Stored data:
● ● ●

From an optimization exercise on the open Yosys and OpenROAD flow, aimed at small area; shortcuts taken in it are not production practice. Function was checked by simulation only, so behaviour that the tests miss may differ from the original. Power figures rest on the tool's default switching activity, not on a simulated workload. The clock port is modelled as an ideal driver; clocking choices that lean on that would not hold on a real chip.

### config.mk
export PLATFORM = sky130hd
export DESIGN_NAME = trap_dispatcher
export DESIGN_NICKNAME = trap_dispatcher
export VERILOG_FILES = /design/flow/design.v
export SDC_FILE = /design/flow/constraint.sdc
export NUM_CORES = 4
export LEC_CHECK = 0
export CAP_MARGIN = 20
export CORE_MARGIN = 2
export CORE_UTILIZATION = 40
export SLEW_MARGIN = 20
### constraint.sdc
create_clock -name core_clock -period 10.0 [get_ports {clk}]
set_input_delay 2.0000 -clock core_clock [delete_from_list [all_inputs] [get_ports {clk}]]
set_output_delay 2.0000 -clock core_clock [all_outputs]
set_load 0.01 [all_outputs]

● ● ●

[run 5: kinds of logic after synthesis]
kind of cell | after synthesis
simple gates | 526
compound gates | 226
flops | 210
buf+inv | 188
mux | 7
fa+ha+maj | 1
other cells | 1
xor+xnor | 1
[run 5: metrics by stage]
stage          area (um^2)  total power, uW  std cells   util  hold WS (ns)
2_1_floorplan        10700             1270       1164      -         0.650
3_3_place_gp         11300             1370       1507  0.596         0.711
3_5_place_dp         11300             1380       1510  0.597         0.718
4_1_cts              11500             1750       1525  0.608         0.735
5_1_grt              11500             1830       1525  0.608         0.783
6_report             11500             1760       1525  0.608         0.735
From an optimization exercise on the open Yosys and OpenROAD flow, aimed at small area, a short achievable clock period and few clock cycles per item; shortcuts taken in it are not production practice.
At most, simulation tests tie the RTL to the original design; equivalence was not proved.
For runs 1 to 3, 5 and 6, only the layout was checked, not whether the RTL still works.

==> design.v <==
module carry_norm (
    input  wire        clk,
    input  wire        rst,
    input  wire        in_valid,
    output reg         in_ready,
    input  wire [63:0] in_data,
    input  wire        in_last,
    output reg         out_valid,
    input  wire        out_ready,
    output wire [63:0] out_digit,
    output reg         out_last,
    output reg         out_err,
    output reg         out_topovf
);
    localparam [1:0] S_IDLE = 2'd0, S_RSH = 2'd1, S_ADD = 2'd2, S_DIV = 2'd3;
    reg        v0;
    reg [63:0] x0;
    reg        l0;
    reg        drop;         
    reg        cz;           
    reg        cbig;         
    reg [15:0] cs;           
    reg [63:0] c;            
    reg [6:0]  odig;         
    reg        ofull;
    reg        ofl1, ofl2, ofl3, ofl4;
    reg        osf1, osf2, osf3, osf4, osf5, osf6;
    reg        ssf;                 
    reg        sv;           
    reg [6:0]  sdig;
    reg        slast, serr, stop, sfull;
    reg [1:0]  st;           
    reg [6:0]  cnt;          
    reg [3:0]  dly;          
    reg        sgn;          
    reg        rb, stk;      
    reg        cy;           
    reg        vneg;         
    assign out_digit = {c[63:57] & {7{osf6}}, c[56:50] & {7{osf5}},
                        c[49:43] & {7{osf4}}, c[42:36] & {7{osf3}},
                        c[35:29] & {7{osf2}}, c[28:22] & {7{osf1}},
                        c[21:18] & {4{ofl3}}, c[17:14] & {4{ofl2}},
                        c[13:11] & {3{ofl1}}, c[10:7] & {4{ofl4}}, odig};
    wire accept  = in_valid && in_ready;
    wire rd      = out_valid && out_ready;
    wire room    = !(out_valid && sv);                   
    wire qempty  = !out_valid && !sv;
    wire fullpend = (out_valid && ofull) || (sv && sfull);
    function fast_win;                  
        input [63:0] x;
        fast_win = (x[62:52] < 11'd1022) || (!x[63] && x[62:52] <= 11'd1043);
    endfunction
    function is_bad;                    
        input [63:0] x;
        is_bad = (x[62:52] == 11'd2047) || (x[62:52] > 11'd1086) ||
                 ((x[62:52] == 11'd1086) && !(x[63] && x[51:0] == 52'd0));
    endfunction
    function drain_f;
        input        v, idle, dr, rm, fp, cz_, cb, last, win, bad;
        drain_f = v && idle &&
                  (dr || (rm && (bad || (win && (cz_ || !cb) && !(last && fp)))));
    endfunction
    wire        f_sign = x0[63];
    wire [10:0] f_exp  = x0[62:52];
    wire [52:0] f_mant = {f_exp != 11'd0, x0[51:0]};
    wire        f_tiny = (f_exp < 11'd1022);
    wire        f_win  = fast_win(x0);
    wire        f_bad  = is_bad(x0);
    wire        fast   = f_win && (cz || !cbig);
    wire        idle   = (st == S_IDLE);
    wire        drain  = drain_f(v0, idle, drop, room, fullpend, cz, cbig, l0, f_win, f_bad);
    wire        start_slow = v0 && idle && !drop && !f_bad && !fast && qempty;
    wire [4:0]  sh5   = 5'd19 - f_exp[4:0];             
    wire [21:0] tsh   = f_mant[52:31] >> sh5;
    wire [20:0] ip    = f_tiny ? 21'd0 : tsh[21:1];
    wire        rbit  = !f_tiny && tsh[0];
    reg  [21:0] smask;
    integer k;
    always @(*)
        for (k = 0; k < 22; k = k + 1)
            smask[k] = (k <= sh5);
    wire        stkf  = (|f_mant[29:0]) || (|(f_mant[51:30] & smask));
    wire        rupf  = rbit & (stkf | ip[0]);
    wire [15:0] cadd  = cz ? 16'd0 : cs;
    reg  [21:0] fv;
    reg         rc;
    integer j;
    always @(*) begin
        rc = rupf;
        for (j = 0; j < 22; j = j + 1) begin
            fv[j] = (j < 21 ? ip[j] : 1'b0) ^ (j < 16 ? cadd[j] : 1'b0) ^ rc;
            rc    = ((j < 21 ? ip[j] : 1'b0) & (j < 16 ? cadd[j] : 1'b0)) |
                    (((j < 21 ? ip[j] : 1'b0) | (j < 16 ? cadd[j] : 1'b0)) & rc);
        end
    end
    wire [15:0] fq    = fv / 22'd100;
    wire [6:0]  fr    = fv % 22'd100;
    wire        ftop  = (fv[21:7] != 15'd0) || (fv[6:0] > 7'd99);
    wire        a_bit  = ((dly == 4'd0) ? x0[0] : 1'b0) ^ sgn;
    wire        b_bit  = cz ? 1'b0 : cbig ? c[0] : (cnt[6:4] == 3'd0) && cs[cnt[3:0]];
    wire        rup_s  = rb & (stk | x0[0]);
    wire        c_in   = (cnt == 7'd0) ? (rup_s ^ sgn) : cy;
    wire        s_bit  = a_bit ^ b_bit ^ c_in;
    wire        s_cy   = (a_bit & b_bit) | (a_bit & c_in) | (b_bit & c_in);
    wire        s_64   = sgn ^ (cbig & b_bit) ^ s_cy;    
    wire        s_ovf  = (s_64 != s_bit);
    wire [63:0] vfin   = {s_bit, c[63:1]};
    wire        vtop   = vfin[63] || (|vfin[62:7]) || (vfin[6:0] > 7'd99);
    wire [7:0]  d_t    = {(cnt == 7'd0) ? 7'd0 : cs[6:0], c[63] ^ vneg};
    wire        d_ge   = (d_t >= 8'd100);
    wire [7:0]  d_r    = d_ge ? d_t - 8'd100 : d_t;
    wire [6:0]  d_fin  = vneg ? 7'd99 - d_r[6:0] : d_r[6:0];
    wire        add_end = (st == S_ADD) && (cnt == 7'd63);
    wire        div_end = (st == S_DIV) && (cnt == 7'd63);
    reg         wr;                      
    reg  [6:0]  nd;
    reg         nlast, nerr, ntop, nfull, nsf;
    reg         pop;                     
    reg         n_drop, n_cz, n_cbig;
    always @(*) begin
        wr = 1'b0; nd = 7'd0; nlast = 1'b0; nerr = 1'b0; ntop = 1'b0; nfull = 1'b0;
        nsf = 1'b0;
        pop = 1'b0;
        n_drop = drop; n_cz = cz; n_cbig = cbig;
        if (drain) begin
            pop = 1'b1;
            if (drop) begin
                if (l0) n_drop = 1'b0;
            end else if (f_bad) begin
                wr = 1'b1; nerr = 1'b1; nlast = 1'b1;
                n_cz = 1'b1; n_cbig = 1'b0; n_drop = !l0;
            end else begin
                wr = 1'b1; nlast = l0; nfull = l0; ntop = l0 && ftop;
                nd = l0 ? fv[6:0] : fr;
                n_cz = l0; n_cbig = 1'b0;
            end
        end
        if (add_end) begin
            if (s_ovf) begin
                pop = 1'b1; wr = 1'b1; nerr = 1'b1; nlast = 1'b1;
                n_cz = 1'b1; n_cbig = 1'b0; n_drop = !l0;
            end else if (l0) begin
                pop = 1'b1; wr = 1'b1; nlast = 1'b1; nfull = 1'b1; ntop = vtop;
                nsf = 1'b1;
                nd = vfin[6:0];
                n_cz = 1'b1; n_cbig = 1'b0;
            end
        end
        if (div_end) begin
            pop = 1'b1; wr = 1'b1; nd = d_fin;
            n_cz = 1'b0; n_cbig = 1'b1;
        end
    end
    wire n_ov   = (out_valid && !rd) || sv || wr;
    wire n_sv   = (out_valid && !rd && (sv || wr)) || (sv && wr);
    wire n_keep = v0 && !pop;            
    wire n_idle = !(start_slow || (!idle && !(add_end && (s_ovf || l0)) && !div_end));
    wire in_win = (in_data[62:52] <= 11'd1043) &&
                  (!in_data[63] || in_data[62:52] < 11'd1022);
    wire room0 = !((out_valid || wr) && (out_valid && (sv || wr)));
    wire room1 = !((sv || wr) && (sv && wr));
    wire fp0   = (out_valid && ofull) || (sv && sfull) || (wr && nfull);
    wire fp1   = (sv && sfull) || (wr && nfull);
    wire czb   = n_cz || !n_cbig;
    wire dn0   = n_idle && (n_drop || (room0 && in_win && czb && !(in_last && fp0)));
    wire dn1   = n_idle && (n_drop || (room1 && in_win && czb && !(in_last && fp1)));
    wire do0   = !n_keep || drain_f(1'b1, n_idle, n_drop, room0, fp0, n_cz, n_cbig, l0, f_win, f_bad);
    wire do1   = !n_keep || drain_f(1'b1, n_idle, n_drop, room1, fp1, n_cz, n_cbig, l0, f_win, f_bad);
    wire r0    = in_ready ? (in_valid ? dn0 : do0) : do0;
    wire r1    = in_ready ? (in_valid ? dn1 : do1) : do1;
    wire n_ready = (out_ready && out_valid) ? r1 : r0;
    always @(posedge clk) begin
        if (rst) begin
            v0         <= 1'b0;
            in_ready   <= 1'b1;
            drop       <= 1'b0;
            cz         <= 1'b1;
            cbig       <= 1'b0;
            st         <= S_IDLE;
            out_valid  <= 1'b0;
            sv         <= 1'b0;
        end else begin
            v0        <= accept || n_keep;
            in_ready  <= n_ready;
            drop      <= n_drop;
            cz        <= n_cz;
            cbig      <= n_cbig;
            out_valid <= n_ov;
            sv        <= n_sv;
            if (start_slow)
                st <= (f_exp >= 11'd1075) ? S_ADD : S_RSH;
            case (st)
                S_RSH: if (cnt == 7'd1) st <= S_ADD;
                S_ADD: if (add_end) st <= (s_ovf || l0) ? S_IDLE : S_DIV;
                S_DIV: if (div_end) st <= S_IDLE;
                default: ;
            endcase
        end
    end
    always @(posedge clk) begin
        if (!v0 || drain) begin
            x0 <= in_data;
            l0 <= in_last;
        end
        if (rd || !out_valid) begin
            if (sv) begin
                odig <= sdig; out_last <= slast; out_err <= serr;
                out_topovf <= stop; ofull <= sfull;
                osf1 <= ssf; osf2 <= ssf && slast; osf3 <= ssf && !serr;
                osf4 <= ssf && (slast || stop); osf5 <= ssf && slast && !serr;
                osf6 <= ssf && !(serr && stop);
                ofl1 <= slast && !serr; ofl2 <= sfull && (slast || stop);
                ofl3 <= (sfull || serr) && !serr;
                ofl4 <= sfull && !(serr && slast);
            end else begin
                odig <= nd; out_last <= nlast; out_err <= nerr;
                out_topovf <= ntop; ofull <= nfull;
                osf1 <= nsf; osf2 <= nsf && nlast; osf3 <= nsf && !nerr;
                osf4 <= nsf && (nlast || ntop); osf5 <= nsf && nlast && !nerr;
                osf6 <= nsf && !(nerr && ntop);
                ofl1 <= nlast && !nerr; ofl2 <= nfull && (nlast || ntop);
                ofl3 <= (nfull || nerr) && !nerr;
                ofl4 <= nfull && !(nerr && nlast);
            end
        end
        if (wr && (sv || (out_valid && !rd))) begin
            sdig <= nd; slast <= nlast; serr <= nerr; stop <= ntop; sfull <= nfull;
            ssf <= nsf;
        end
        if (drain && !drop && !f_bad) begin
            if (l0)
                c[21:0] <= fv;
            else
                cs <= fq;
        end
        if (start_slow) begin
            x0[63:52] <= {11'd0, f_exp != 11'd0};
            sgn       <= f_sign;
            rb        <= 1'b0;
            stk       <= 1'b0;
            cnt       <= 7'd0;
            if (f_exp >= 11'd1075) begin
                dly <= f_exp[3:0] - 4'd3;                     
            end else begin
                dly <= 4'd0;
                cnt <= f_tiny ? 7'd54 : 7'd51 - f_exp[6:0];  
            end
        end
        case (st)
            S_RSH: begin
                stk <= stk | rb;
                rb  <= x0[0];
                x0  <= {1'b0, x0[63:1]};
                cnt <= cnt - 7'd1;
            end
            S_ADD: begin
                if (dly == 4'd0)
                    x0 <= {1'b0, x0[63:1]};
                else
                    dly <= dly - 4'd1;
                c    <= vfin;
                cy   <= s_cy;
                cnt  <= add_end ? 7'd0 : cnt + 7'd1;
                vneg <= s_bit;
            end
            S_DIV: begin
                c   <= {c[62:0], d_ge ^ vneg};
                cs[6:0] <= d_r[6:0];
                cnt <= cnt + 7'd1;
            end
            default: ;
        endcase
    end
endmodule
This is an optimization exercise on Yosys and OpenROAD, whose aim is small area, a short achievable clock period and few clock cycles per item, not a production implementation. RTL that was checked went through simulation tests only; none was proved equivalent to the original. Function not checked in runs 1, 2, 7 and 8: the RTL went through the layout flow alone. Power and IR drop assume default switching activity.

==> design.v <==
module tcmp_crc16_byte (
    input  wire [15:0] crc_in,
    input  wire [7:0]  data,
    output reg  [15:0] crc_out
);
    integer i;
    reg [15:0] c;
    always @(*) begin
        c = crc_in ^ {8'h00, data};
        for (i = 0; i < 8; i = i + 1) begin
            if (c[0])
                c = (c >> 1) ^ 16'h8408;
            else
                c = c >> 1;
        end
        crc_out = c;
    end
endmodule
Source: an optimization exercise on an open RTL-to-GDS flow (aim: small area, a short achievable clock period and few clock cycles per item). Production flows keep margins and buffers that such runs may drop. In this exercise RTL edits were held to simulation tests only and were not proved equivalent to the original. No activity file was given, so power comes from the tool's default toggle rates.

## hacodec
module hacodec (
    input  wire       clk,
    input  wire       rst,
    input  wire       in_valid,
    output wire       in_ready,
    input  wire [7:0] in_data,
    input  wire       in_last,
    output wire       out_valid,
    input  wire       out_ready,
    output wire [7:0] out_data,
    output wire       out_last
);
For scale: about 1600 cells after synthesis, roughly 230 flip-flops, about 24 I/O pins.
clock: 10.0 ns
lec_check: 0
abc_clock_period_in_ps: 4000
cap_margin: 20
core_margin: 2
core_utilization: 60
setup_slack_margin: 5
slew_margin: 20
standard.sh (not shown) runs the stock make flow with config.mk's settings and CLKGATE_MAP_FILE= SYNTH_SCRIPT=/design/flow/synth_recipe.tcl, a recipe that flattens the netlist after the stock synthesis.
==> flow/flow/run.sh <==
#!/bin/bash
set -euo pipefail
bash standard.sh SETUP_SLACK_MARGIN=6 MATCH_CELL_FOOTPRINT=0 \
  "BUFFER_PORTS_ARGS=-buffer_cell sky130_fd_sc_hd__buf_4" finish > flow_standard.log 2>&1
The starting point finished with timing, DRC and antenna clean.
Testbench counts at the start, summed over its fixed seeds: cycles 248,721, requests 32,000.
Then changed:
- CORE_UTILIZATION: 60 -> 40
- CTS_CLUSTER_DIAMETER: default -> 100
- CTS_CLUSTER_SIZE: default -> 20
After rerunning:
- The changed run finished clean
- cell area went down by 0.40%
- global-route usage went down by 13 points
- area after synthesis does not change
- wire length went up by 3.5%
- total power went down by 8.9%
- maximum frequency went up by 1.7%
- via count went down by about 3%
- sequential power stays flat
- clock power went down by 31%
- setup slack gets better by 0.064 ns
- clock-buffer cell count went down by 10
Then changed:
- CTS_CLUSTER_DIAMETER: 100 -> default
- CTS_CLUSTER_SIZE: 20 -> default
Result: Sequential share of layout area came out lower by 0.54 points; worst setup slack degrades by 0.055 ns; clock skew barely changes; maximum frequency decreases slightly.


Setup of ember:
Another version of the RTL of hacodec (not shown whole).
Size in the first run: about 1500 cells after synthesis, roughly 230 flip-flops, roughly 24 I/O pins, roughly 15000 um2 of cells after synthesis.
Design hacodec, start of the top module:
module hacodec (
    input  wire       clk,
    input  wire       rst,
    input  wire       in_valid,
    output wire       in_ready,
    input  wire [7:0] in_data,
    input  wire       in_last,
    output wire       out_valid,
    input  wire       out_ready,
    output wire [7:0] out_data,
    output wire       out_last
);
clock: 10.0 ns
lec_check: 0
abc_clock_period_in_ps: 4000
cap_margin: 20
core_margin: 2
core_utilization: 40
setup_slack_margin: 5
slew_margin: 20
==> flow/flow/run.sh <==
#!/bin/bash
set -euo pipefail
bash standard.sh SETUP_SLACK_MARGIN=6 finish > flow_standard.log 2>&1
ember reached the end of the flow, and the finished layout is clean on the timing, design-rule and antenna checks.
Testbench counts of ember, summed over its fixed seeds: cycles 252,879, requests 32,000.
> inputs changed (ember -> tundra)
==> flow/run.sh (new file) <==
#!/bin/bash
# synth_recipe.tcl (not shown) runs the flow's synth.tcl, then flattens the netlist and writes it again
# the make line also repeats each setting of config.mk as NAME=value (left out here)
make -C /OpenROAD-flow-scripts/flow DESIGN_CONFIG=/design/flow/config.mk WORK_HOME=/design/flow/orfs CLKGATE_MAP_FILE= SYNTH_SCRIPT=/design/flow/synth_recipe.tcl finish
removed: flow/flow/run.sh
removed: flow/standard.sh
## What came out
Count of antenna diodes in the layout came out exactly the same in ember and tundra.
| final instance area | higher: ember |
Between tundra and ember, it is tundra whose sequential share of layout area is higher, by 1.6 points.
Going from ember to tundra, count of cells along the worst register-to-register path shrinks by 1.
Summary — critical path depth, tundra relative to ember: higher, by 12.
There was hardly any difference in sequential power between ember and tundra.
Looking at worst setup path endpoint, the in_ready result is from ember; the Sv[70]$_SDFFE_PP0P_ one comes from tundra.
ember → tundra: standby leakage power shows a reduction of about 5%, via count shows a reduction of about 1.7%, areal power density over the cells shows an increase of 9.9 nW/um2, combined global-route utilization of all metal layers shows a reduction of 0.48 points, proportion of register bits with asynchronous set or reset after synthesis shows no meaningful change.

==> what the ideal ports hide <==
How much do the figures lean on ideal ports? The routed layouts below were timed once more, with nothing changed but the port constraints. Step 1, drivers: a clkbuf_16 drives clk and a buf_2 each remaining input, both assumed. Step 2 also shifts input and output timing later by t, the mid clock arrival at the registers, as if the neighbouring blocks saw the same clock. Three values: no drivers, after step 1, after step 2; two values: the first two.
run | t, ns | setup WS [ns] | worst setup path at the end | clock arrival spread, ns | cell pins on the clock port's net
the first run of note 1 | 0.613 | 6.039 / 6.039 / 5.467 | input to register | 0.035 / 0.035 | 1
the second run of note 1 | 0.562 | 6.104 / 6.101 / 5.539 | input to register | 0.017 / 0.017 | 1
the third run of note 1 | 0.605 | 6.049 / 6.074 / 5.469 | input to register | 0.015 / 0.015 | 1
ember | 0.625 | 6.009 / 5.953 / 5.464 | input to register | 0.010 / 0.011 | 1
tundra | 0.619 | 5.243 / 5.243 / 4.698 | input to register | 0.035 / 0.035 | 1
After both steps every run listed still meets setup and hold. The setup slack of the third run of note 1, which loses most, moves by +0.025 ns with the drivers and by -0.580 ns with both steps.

● ● ●

Exercise requirements:
All lines in the data above from the one with "reg [63:0] x0;" through the one with "osf4, osf5, osf6;" must be repeated exactly, and no others.

Exercise answer:
    reg [63:0] x0;
    reg        l0;
    reg        drop;         
    reg        cz;           
    reg        cbig;         
    reg [15:0] cs;           
    reg [63:0] c;            
    reg [6:0]  odig;         
    reg        ofull;
    reg        ofl1, ofl2, ofl3, ofl4;
    reg        osf1, osf2, osf3, osf4, osf5, osf6;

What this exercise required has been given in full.